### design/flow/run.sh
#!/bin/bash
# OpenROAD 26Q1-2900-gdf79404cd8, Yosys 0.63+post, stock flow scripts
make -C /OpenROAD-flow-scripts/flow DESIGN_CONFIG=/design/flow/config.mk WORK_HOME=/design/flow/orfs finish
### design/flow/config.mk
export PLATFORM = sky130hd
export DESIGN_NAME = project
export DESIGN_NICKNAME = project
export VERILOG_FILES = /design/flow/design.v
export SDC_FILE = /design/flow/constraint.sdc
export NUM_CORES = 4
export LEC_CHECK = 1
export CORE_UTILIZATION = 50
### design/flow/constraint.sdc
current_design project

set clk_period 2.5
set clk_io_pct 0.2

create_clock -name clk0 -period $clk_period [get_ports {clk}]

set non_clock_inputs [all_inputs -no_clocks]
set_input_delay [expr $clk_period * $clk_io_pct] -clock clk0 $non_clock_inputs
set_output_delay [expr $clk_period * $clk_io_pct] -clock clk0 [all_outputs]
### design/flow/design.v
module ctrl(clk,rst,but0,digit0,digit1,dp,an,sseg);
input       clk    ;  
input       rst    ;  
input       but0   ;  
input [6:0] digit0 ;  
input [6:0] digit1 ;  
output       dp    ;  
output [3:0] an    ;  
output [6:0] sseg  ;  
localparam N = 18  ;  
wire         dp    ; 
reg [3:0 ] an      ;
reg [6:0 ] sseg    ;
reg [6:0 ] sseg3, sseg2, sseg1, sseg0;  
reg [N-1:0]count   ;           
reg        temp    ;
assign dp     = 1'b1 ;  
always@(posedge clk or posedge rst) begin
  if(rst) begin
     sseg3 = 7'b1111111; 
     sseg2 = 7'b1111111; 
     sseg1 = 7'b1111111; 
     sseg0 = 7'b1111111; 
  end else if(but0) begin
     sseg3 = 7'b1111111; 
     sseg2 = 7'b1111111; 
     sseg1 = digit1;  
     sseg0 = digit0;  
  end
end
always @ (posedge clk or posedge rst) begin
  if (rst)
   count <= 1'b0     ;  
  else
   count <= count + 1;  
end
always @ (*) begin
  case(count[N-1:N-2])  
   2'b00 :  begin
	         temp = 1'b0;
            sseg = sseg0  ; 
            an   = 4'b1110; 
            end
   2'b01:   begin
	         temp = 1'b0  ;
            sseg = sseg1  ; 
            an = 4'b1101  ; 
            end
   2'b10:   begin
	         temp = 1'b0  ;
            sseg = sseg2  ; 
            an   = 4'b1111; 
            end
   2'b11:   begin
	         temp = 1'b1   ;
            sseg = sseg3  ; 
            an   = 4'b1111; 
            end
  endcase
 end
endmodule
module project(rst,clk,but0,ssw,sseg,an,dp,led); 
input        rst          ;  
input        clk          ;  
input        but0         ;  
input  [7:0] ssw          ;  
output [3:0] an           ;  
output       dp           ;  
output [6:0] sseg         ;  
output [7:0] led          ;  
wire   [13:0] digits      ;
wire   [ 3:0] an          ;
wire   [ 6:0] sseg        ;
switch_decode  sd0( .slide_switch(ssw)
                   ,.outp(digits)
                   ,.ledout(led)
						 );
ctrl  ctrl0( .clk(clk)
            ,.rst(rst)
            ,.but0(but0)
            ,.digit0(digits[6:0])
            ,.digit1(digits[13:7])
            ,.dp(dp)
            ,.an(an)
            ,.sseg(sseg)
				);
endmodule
______________________________
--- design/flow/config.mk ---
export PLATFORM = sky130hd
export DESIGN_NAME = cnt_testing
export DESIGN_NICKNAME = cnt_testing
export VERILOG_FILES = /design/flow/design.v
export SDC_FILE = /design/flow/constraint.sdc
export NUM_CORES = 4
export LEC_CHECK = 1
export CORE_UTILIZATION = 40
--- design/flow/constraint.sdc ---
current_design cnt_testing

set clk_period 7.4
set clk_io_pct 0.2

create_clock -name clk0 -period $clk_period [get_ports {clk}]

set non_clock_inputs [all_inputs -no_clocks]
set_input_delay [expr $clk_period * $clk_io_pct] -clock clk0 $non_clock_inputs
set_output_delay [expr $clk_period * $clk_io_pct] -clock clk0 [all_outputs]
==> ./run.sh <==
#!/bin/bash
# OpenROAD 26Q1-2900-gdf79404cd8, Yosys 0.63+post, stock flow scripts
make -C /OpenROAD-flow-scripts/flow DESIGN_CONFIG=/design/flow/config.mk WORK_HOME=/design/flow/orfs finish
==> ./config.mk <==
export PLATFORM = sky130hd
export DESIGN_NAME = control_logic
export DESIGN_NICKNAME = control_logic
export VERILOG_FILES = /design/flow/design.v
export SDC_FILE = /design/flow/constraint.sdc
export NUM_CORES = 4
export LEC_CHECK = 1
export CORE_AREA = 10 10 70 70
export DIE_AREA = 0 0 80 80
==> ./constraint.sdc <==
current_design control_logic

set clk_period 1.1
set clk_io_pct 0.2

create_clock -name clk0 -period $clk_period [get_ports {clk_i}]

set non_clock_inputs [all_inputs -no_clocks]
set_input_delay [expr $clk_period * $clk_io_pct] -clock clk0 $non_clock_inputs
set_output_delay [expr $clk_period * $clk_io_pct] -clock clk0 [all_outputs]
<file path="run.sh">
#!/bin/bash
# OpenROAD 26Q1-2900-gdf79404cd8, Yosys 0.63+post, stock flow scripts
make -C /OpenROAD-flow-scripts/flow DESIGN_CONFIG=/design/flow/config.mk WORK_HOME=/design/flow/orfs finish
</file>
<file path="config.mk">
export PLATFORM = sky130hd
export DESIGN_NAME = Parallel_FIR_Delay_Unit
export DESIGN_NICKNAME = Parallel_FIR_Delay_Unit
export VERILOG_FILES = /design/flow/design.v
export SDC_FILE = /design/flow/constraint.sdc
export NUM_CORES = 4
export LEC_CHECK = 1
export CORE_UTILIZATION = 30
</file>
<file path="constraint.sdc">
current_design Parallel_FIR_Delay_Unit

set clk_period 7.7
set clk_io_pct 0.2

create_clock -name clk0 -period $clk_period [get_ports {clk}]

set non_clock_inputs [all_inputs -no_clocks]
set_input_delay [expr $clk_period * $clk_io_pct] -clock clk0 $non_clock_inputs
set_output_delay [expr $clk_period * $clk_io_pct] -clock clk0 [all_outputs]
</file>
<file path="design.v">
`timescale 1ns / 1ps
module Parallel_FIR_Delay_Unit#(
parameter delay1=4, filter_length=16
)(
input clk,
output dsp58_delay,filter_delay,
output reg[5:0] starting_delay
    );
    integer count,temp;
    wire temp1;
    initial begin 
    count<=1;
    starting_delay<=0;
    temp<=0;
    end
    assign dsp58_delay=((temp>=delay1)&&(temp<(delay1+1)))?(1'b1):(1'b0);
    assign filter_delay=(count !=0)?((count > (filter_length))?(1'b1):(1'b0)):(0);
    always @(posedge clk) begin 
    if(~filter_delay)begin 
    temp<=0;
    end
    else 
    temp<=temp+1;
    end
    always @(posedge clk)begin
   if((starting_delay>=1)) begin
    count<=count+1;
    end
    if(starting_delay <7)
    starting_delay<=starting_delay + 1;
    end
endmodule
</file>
______________________________
Reply with nothing except the number of lines in the listing above that include "path".

== EXERCISE ANSWER ==
4